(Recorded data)
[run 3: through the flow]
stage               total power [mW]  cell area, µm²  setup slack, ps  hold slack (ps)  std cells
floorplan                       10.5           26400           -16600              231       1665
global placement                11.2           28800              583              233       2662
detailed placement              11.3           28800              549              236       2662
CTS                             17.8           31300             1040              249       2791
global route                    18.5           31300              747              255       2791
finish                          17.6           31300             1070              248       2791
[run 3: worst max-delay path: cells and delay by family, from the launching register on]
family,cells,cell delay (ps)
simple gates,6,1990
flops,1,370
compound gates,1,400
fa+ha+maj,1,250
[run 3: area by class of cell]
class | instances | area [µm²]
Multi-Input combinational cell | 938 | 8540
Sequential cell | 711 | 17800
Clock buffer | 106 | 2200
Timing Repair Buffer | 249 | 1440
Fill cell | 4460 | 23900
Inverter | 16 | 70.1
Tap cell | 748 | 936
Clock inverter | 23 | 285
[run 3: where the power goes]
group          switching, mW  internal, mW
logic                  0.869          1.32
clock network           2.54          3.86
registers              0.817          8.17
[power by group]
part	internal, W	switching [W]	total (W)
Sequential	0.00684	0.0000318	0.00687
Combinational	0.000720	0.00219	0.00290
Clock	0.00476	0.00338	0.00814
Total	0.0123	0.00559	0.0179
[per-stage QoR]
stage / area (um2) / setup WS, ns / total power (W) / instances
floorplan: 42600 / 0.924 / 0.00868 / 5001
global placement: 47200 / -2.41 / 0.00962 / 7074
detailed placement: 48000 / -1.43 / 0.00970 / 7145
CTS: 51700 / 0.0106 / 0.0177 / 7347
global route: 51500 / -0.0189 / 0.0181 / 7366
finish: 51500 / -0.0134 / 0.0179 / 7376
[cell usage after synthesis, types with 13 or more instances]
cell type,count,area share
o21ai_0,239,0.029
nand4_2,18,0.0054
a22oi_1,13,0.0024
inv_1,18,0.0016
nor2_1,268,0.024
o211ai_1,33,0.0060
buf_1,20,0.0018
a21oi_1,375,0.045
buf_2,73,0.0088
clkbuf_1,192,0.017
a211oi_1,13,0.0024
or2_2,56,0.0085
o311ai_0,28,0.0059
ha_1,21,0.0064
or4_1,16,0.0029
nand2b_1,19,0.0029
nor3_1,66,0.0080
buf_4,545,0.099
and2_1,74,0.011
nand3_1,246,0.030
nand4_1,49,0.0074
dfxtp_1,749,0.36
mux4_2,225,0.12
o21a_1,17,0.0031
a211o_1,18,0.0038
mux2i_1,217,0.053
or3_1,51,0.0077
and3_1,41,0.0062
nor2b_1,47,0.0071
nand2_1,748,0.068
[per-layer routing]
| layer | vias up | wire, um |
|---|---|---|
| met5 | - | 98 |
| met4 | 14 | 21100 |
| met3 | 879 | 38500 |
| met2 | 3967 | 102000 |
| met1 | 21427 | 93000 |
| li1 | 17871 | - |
`src/design/osf_pkg.sv`:
```
// Package for the OFDM symbol framer: constants and carrier types
// Summary of operation
// RULE1: Symbol is prefix followed by transform output
// RULE2: Prefix lengths are 1/32, 1/16, 1/8
// RULE3: Beacons always use the 1/8 prefix
// RULE4: Transform size is 128 points
// RULE5: Zero 26 tones: 13 low, DC, 12 high; the framer zeroes them in header and payload symbols only
// RULE6: 98 data plus 4 pilot tones used
// RULE7: Guard tones only at edges besides DC
// RULE8: Input vector mixes data, pilots, guards
// RULE9: Preamble, then header, then payload symbols
// RULE10: Header is two symbols, tail six bits
// RULE11: Normal preamble in normal mode, first stream packet
// RULE12: Burst preamble for later streaming packets
// RULE13: Normal preamble: short symbol plus long part
// RULE14: Long part repeats long training twice
// RULE15: Normal preamble symbols use 1/8 prefix
// RULE16: Short symbol: 16-sample vector, nine copies
// RULE17: Short sequence scaled by sqrt(102/12)
// RULE18: 6 MHz: 53.571 kHz spacing, 18.667 us
// RULE19: Symbol periods 19.25, 19.833, 21.0 us
// RULE20: Burst preamble: two 64-sample vectors, one symbol
// RULE21: Prefix copies the last output samples
package osf_pkg;
  localparam int N_FFT = 128;
  localparam int GUARD_LOW = 13;
  localparam int GUARD_HIGH = 12;
  localparam int DC_BIN = 64;
  localparam int N_DATA = 98;
  localparam int N_PILOT = 4;
  localparam int SHORT_VEC = 16;
  localparam int BURST_VEC = 64;
  localparam int HEADER_SYMS = 2;
  localparam int TAIL_BITS = 6;
  localparam int CP_LEN_32 = 4;
  localparam int CP_LEN_16 = 8;
  localparam int CP_LEN_8 = 16;
  localparam int T_FFT_PS = 18667000;
  localparam int SAMPLE_NS = 100;
  localparam logic [6:0] PILOT_BIN0 = 7'h1c;
  localparam logic [6:0] PILOT_BIN1 = 7'h34;
  localparam logic [6:0] PILOT_BIN2 = 7'h4c;
  localparam logic [6:0] PILOT_BIN3 = 7'h64;
  localparam logic [1:0] CP_MODE_32 = 2'h0;
  localparam logic [1:0] CP_MODE_16 = 2'h1;
  localparam logic [1:0] CP_MODE_8 = 2'h2;
  typedef struct packed {
    logic [15:0] re;
    logic [15:0] im;
  } osf_sample_t;
  typedef struct packed {
    logic [1:0] cp_mode;
    logic beacon;
    logic streaming;
    logic first_of_stream;
    logic [11:0] payload_syms;
  } osf_frame_t;
  typedef enum logic [2:0] {
    OSF_IDLE, OSF_FILL, OSF_XFORM, OSF_EMIT
  } osf_state_t;
  typedef enum logic [2:0] {
    SEG_SHORT, SEG_LONG1, SEG_LONG2, SEG_BURST, SEG_HEADER_SYMBOL_FIRST, SEG_HEADER_SYMBOL_SECOND, SEG_PAY
  } osf_seg_t;
endpackage

```
`src/design/osf_framer.sv`:
```
// OFDM symbol framer: tone mapping, transform handshake, prefix and sequencing
module osf_framer
  import osf_pkg::*;
#(
  parameter int SYM_W = 12
) (
  // Clock and reset
  input wire logic clk_in,
  input wire logic rst_n_in,
  // Frame request from the MAC
  input wire logic frame_valid_in,
  input wire osf_pkg::osf_frame_t frame_in,
  output logic frame_ready_out,
  // Mapped tones from the constellation mapper and pilots
  input wire osf_pkg::osf_sample_t data_tone_in,
  input wire osf_pkg::osf_sample_t pilot_tone_in,
  input wire osf_pkg::osf_sample_t train_tone_in,
  output logic data_take_out,
  output logic pilot_take_out,
  output logic train_take_out,
  output logic [2:0] seg_out,
  // Transform engine, 128 points
  output logic xform_start_out,
  output logic xform_we_out,
  output logic [6:0] xform_addr_out,
  output osf_pkg::osf_sample_t xform_wdata_out,
  input wire logic xform_done_in,
  input wire osf_pkg::osf_sample_t xform_rdata_in,
  // Baseband sample stream
  output logic sample_valid_out,
  output osf_pkg::osf_sample_t sample_out,
  output logic in_prefix_out,
  output logic frame_end_out
);
  import osf_pkg::*;

  // Widths beyond the frame's symbol field cannot be served
  if (SYM_W < 2 || SYM_W > 12) begin : g_bad_sym_w
    $error("SYM_W out of range");
  end

  // ************************************************************
  // Frame state
  // ************************************************************
  osf_state_t state;
  osf_seg_t seg;
  osf_frame_t frame;
  logic [6:0] bin;
  logic [7:0] ecnt;
  logic [4:0] cp_len;
  logic [11:0] pay_left;
  logic [6:0] rd_addr;
  logic is_guard;
  logic is_pilot;
  logic cp_long;

  // Guard tones at both edges plus DC only, nothing in between [RULE5] [RULE7]
  assign is_guard = (bin < 7'(GUARD_LOW)) || (bin == 7'(DC_BIN)) ||
                    (bin > 7'(N_FFT - 1 - GUARD_HIGH));
  // Four pilots spread across the occupied band [RULE6]
  assign is_pilot = (bin == PILOT_BIN0) || (bin == PILOT_BIN1) ||
                    (bin == PILOT_BIN2) || (bin == PILOT_BIN3);
  // Preamble and beacons force the 1/8 prefix [RULE3] [RULE15] [RULE20]
  assign cp_long = frame.beacon || (seg == SEG_SHORT) || (seg == SEG_LONG1) ||
                   (seg == SEG_LONG2) || (seg == SEG_BURST);

  // Prefix length in samples; 10 MHz sample rate stands in for the
  // channel rate, so times scale but ratios hold [RULE2] [RULE18] [RULE19]
  always_comb begin
    if (cp_long || frame.cp_mode == CP_MODE_8) begin
      cp_len = 5'(CP_LEN_8);
    end else if (frame.cp_mode == CP_MODE_16) begin
      cp_len = 5'(CP_LEN_16);
    end else begin
      cp_len = 5'(CP_LEN_32);
    end
  end

  // Emission read address: prefix is the tail of the output [RULE1] [RULE21]
  always_comb begin
    if (ecnt < {3'h0, cp_len}) begin
      rd_addr = 7'(N_FFT) - 7'(cp_len) + ecnt[6:0];
    end else begin
      rd_addr = 7'(ecnt - {3'h0, cp_len});
    end
  end

  // Main sequencer: fill 128 bins, transform, emit prefix and body [RULE4] [RULE8]
  always_ff @(posedge clk_in or negedge rst_n_in) begin
    if (!rst_n_in) begin
      state <= OSF_IDLE;
      seg <= SEG_SHORT;
      frame <= '0;
      bin <= 7'h00;
      ecnt <= 8'h00;
      pay_left <= 12'h000;
    end else begin
      case (state)
        OSF_IDLE: begin
          if (frame_valid_in) begin
            frame <= frame_in;
            pay_left <= frame_in.payload_syms;
            bin <= 7'h00;
            // Burst preamble only after the first packet of a stream [RULE11] [RULE12]
            seg <= (frame_in.streaming && !frame_in.first_of_stream) ? SEG_BURST
                                                                      : SEG_SHORT;
            state <= OSF_FILL;
          end
        end
        OSF_FILL: begin
          bin <= bin + 7'h01;
          if (bin == 7'(N_FFT - 1)) begin
            state <= OSF_XFORM;
          end
        end
        OSF_XFORM: begin
          ecnt <= 8'h00;
          if (xform_done_in) begin
            state <= OSF_EMIT;
          end
        end
        OSF_EMIT: begin
          ecnt <= ecnt + 8'h01;
          if (ecnt == 8'(N_FFT - 1) + {3'h0, cp_len}) begin
            bin <= 7'h00;
            state <= OSF_FILL;
            // Fixed symbol order through the frame [RULE9] [RULE10] [RULE13] [RULE14]
            case (seg)
              SEG_SHORT: seg <= SEG_LONG1;
              SEG_LONG1: seg <= SEG_LONG2;
              SEG_LONG2: seg <= SEG_HEADER_SYMBOL_FIRST;
              SEG_BURST: seg <= SEG_HEADER_SYMBOL_FIRST;
              SEG_HEADER_SYMBOL_FIRST: seg <= SEG_HEADER_SYMBOL_SECOND;
              SEG_HEADER_SYMBOL_SECOND: begin
                if (pay_left == 12'h000) begin
                  state <= OSF_IDLE;
                end else begin
                  seg <= SEG_PAY;
                end
              end
              default: begin
                pay_left <= pay_left - 12'h001;
                if (pay_left == 12'h001) begin
                  state <= OSF_IDLE;
                end
              end
            endcase
          end
        end
        default: state <= OSF_IDLE;
      endcase
    end
  end

  // ************************************************************
  // Registered outputs
  // ************************************************************
  logic training;
  assign training = (seg != SEG_HEADER_SYMBOL_FIRST) && (seg != SEG_HEADER_SYMBOL_SECOND) && (seg != SEG_PAY);

  // Tone loading: training vectors take every bin from the training source; else guards zero, pilots and data pulled in order [RULE5] [RULE8]
  always_ff @(posedge clk_in or negedge rst_n_in) begin
    if (!rst_n_in) begin
      xform_we_out <= 1'b0;
      xform_addr_out <= 7'h00;
      xform_wdata_out <= '0;
      data_take_out <= 1'b0;
      pilot_take_out <= 1'b0;
      train_take_out <= 1'b0;
    end else begin
      xform_we_out <= (state == OSF_FILL);
      xform_addr_out <= (state == OSF_FILL) ? bin : rd_addr;
      data_take_out <= 1'b0;
      pilot_take_out <= 1'b0;
      train_take_out <= 1'b0;
      if (state == OSF_FILL) begin
        if (training) begin
          // Training tones come prescaled, including sqrt(102/12) [RULE16] [RULE17]
          xform_wdata_out <= train_tone_in;
          train_take_out <= 1'b1;
        end else if (is_guard) begin
          xform_wdata_out <= '0;
        end else if (is_pilot) begin
          xform_wdata_out <= pilot_tone_in;
          pilot_take_out <= 1'b1;
        end else begin
          xform_wdata_out <= data_tone_in;
          data_take_out <= 1'b1;
        end
      end else begin
        xform_wdata_out <= '0;
      end
    end
  end

  // Transform start pulse, handshake and status
  always_ff @(posedge clk_in or negedge rst_n_in) begin
    if (!rst_n_in) begin
      xform_start_out <= 1'b0;
      frame_ready_out <= 1'b0;
      seg_out <= 3'h0;
    end else begin
      xform_start_out <= (state == OSF_FILL) && (bin == 7'(N_FFT - 1));
      frame_ready_out <= (state == OSF_IDLE) && !frame_valid_in;
      seg_out <= seg;
    end
  end

  // Sample stream; read data follows address by one cycle [RULE1] [RULE21]
  logic emit_d;
  logic pref_d;
  logic last_d;
  always_ff @(posedge clk_in or negedge rst_n_in) begin
    if (!rst_n_in) begin
      emit_d <= 1'b0;
      pref_d <= 1'b0;
      last_d <= 1'b0;
      sample_valid_out <= 1'b0;
      sample_out <= '0;
      in_prefix_out <= 1'b0;
      frame_end_out <= 1'b0;
    end else begin
      emit_d <= (state == OSF_EMIT);
      pref_d <= (state == OSF_EMIT) && (ecnt < {3'h0, cp_len});
      last_d <= (state == OSF_EMIT) && (ecnt == 8'(N_FFT - 1) + {3'h0, cp_len}) &&
                ((seg == SEG_PAY && pay_left == 12'h001) ||
                 (seg == SEG_HEADER_SYMBOL_SECOND && pay_left == 12'h000));
      sample_valid_out <= emit_d;
      sample_out <= emit_d ? xform_rdata_in : '0;
      in_prefix_out <= pref_d;
      frame_end_out <= last_d;
    end
  end

  // ************************************************************
  // Checks
  // ************************************************************
  // Helper counters for the checks: tones per symbol and run lengths
  logic [7:0] n_data_bins;
  logic [2:0] n_pilot_bins;
  logic [4:0] n_guard_bins;
  logic [7:0] run_len;
  logic [4:0] pre_len;

  // Tone plan tally; restarts at bin 0 so it holds through the transform wait
  always_ff @(posedge clk_in or negedge rst_n_in) begin
    if (!rst_n_in) begin
      n_data_bins <= 8'h00;
      n_pilot_bins <= 3'h0;
      n_guard_bins <= 5'h00;
    end else if (state == OSF_FILL) begin
      if (bin == 7'h00) begin
        n_data_bins <= {7'h00, !is_guard && !is_pilot};
        n_pilot_bins <= {2'h0, is_pilot};
        n_guard_bins <= {4'h0, is_guard};
      end else begin
        n_data_bins <= n_data_bins + {7'h00, !is_guard && !is_pilot};
        n_pilot_bins <= n_pilot_bins + {2'h0, is_pilot};
        n_guard_bins <= n_guard_bins + {4'h0, is_guard};
      end
    end
  end

  // Unbroken sample run length; the fill gap clears it between symbols
  always_ff @(posedge clk_in or negedge rst_n_in) begin
    if (!rst_n_in) begin
      run_len <= 8'h00;
    end else if (sample_valid_out) begin
      run_len <= run_len + 8'h01;
    end else begin
      run_len <= 8'h00;
    end
  end

  // Prefix run length, measured on the output flag itself
  always_ff @(posedge clk_in or negedge rst_n_in) begin
    if (!rst_n_in) begin
      pre_len <= 5'h00;
    end else if (in_prefix_out) begin
      pre_len <= pre_len + 5'h01;
    end else begin
      pre_len <= 5'h00;
    end
  end

  a_beacon_long_cp: assert property (@(posedge clk_in) disable iff (!rst_n_in) // [RULE3]
    (state == OSF_EMIT && frame.beacon) |-> cp_len == 5'd16)
    else $error("beacon prefix not 1/8");
  a_preamble_long_cp: assert property (@(posedge clk_in) disable iff (!rst_n_in) // [RULE15]
    (state == OSF_EMIT && seg != SEG_HEADER_SYMBOL_FIRST && seg != SEG_HEADER_SYMBOL_SECOND && seg != SEG_PAY)
    |-> cp_len == 5'd16)
    else $error("preamble prefix not 1/8");
  a_cp_legal: assert property (@(posedge clk_in) disable iff (!rst_n_in) // [RULE2]
    state == OSF_EMIT |-> cp_len inside {5'd4, 5'd8, 5'd16})
    else $error("illegal prefix length");
  a_guard_zero: assert property (@(posedge clk_in) disable iff (!rst_n_in) // [RULE5]
    (state == OSF_FILL && !training && is_guard) |=> xform_wdata_out == '0)
    else $error("guard tone not zero");
  a_guard_edges: assert property (@(posedge clk_in) disable iff (!rst_n_in) // [RULE7]
    (state == OSF_FILL && bin > 7'd12 && bin < 7'd116 && bin != 7'd64)
    |-> !is_guard)
    else $error("guard inside band");
  a_fill_len: assert property (@(posedge clk_in) disable iff (!rst_n_in) // [RULE4]
    $rose(state == OSF_FILL) |-> (state == OSF_FILL) [*8] ##0 bin == 7'd7)
    else $error("fill count wrong");
  a_hdr_order: assert property (@(posedge clk_in) disable iff (!rst_n_in) // [RULE9]
    (seg == SEG_HEADER_SYMBOL_FIRST && $changed(seg)) |-> $past(seg) inside {SEG_LONG2, SEG_BURST})
    else $error("header not after preamble");
  a_burst_pick: assert property (@(posedge clk_in) disable iff (!rst_n_in) // [RULE12]
    (state == OSF_IDLE && frame_valid_in && frame_in.streaming &&
     !frame_in.first_of_stream) |=> seg == SEG_BURST)
    else $error("burst preamble not chosen");
  a_normal_pick: assert property (@(posedge clk_in) disable iff (!rst_n_in) // [RULE11]
    (state == OSF_IDLE && frame_valid_in && !frame_in.streaming) |=> seg == SEG_SHORT)
    else $error("normal preamble not chosen");
  a_prefix_tail: assert property (@(posedge clk_in) disable iff (!rst_n_in) // [RULE21]
    (state == OSF_EMIT && ecnt == 8'h00) |-> rd_addr == 7'(N_FFT) - 7'(cp_len))
    else $error("prefix not copied from tail");
  // Classifier band plan sums: guards checked on every loaded vector, data and pilots on header and payload vectors only
  a_tone_plan: assert property (@(posedge clk_in) disable iff (!rst_n_in) // [RULE6]
    ($rose(state == OSF_XFORM) && !training)
    |-> n_data_bins == 8'(N_DATA) && n_pilot_bins == 3'(N_PILOT))
    else $error("data or pilot tone count wrong");
  a_guard_count: assert property (@(posedge clk_in) disable iff (!rst_n_in) // [RULE5]
    $rose(state == OSF_XFORM) |-> n_guard_bins == 5'(GUARD_LOW + 1 + GUARD_HIGH))
    else $error("guard tone count wrong");
  // Output side: a symbol is one unbroken run of prefix plus 128 samples
  a_sym_samples: assert property (@(posedge clk_in) disable iff (!rst_n_in) // [RULE1]
    $fell(sample_valid_out) |-> run_len inside {8'd132, 8'd136, 8'd144})
    else $error("symbol sample count wrong");
  a_prefix_run: assert property (@(posedge clk_in) disable iff (!rst_n_in) // [RULE2]
    $fell(in_prefix_out) |-> pre_len inside {5'd4, 5'd8, 5'd16})
    else $error("prefix run length wrong");
  a_preamble_run: assert property (@(posedge clk_in) disable iff (!rst_n_in) // [RULE15]
    ($fell(in_prefix_out) && seg_out < 3'h4) |-> pre_len == 5'd16)
    else $error("preamble prefix run not 1/8");
  a_take_onehot: assert property (@(posedge clk_in) disable iff (!rst_n_in) // [RULE8]
    $onehot0({data_take_out, pilot_take_out, train_take_out}))
    else $error("more than one tone source taken");
  a_long_pair: assert property (@(posedge clk_in) disable iff (!rst_n_in) // [RULE14]
    (seg == SEG_LONG2 && $changed(seg)) |-> $past(seg) == SEG_LONG1)
    else $error("second long training not after first");
  a_burst_one: assert property (@(posedge clk_in) disable iff (!rst_n_in) // [RULE20]
    (state == OSF_EMIT && seg == SEG_BURST && ecnt == 8'(N_FFT - 1) + {3'h0, cp_len})
    |=> seg == SEG_HEADER_SYMBOL_FIRST)
    else $error("burst preamble not one symbol");
  a_end_with_sample: assert property (@(posedge clk_in) disable iff (!rst_n_in) // [RULE9]
    frame_end_out |-> sample_valid_out)
    else $error("frame end without sample");
  a_start_pulse: assert property (@(posedge clk_in) disable iff (!rst_n_in) // [RULE4]
    xform_start_out |=> !xform_start_out)
    else $error("transform start longer than one cycle");
  c_burst_frame: cover property (@(posedge clk_in) seg == SEG_BURST && state == OSF_EMIT);
  c_payload: cover property (@(posedge clk_in) seg == SEG_PAY && state == OSF_EMIT);
  c_short_cp: cover property (@(posedge clk_in) state == OSF_EMIT && cp_len == 5'd4);
  c_frame_end: cover property (@(posedge clk_in) frame_end_out);
endmodule

```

About this task -
Retype only the lines above between the line with "met5 | - | 98 |" and the line with "21427 | 93000 |", counting those two lines as well, and keep every character as it is.

Problem solution -
| met5 | - | 98 |
| met4 | 14 | 21100 |
| met3 | 879 | 38500 |
| met2 | 3967 | 102000 |
| met1 | 21427 | 93000 |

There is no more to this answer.